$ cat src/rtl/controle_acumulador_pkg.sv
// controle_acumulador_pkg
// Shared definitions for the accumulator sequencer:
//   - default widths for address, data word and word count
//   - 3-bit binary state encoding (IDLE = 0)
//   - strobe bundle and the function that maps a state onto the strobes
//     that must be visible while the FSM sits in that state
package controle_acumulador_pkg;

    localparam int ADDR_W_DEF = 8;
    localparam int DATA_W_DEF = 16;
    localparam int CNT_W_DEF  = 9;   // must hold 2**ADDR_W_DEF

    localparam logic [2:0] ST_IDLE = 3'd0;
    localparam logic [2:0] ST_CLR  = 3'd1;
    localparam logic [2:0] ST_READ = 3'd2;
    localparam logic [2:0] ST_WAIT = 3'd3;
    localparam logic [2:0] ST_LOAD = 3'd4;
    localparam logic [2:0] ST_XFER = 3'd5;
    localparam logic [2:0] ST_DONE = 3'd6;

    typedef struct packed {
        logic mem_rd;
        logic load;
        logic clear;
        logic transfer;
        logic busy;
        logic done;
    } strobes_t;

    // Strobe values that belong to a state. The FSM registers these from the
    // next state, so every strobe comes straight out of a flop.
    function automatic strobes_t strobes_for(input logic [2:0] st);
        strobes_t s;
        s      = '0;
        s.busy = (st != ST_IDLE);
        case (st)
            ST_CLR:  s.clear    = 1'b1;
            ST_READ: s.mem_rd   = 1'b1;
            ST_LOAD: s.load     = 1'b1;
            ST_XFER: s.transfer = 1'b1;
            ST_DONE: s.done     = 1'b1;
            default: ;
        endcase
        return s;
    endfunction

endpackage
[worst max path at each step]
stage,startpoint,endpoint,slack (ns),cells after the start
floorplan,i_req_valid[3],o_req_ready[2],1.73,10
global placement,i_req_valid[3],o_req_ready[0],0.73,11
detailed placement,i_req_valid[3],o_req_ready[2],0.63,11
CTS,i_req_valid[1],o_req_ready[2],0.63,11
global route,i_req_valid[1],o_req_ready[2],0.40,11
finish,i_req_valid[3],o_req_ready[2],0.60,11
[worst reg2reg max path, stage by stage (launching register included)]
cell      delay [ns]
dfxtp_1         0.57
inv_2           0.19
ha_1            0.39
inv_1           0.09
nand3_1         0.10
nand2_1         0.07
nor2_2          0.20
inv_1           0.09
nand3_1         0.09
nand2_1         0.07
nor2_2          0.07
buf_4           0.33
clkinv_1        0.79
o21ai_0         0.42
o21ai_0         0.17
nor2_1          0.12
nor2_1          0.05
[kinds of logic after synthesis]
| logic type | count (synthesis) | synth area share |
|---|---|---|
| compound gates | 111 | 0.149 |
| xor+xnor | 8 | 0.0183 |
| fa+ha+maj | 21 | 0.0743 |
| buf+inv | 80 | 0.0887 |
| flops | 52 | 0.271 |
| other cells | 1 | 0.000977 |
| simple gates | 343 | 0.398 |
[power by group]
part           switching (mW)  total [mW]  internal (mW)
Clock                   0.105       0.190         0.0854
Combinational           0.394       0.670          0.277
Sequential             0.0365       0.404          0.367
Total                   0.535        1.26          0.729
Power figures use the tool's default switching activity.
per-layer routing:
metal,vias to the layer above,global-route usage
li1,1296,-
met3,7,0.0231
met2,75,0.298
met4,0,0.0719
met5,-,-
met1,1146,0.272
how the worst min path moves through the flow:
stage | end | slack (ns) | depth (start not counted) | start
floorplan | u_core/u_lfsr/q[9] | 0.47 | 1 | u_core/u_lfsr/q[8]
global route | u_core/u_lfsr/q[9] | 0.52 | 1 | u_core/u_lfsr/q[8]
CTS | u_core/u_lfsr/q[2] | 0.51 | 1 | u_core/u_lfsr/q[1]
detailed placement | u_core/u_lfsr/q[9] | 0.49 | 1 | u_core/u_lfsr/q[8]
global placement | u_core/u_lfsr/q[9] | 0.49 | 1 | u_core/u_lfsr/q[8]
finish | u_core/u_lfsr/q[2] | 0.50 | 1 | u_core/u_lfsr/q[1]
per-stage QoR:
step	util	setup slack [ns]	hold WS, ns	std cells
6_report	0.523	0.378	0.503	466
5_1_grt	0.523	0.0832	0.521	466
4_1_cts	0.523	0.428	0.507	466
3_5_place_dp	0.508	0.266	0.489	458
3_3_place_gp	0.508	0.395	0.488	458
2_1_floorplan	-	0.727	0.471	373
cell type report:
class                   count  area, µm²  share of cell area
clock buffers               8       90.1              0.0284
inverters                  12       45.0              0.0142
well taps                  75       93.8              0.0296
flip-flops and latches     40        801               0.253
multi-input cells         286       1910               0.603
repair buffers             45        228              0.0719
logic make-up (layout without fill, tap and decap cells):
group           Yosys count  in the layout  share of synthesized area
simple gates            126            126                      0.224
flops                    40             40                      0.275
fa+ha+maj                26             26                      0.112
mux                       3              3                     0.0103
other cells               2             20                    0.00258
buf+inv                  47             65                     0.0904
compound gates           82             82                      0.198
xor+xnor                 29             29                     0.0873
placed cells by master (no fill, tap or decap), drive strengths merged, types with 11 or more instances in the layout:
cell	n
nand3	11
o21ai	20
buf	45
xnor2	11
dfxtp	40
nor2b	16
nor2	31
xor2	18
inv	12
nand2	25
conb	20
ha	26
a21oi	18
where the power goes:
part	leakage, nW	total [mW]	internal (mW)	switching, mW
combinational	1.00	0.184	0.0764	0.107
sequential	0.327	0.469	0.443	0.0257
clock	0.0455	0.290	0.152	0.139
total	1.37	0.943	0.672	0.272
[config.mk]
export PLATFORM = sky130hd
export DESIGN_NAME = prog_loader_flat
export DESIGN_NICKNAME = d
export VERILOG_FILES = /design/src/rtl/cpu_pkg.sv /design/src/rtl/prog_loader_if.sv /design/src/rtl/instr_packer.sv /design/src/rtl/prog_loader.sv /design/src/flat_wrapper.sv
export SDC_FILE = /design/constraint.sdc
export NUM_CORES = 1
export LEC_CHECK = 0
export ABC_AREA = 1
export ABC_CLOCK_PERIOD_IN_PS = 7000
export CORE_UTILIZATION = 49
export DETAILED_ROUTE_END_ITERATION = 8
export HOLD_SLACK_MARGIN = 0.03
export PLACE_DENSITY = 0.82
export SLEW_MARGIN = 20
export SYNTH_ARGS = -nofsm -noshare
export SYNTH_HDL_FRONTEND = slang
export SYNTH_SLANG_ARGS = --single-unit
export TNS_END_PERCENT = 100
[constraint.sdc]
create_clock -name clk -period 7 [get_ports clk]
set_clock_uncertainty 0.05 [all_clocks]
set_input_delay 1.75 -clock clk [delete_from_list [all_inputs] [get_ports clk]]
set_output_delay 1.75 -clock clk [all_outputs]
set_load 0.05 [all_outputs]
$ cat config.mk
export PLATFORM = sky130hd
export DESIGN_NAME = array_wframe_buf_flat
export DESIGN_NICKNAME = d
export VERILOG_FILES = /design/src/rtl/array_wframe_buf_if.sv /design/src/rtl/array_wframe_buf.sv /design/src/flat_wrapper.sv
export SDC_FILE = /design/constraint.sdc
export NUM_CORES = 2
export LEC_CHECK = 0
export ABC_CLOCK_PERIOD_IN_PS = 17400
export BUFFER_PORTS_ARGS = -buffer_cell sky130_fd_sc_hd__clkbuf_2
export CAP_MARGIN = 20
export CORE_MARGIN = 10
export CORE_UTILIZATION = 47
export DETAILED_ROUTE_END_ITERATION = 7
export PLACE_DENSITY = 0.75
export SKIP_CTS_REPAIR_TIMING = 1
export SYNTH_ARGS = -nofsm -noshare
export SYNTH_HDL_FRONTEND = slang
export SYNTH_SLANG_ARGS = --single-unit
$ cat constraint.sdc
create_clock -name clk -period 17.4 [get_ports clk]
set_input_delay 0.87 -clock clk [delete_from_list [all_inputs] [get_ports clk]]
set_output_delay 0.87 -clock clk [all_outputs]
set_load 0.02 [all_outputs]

What this task involves:
Copy, from the material, each line that holds the string "group".

Problem solution:
[power by group]
group           Yosys count  in the layout  share of synthesized area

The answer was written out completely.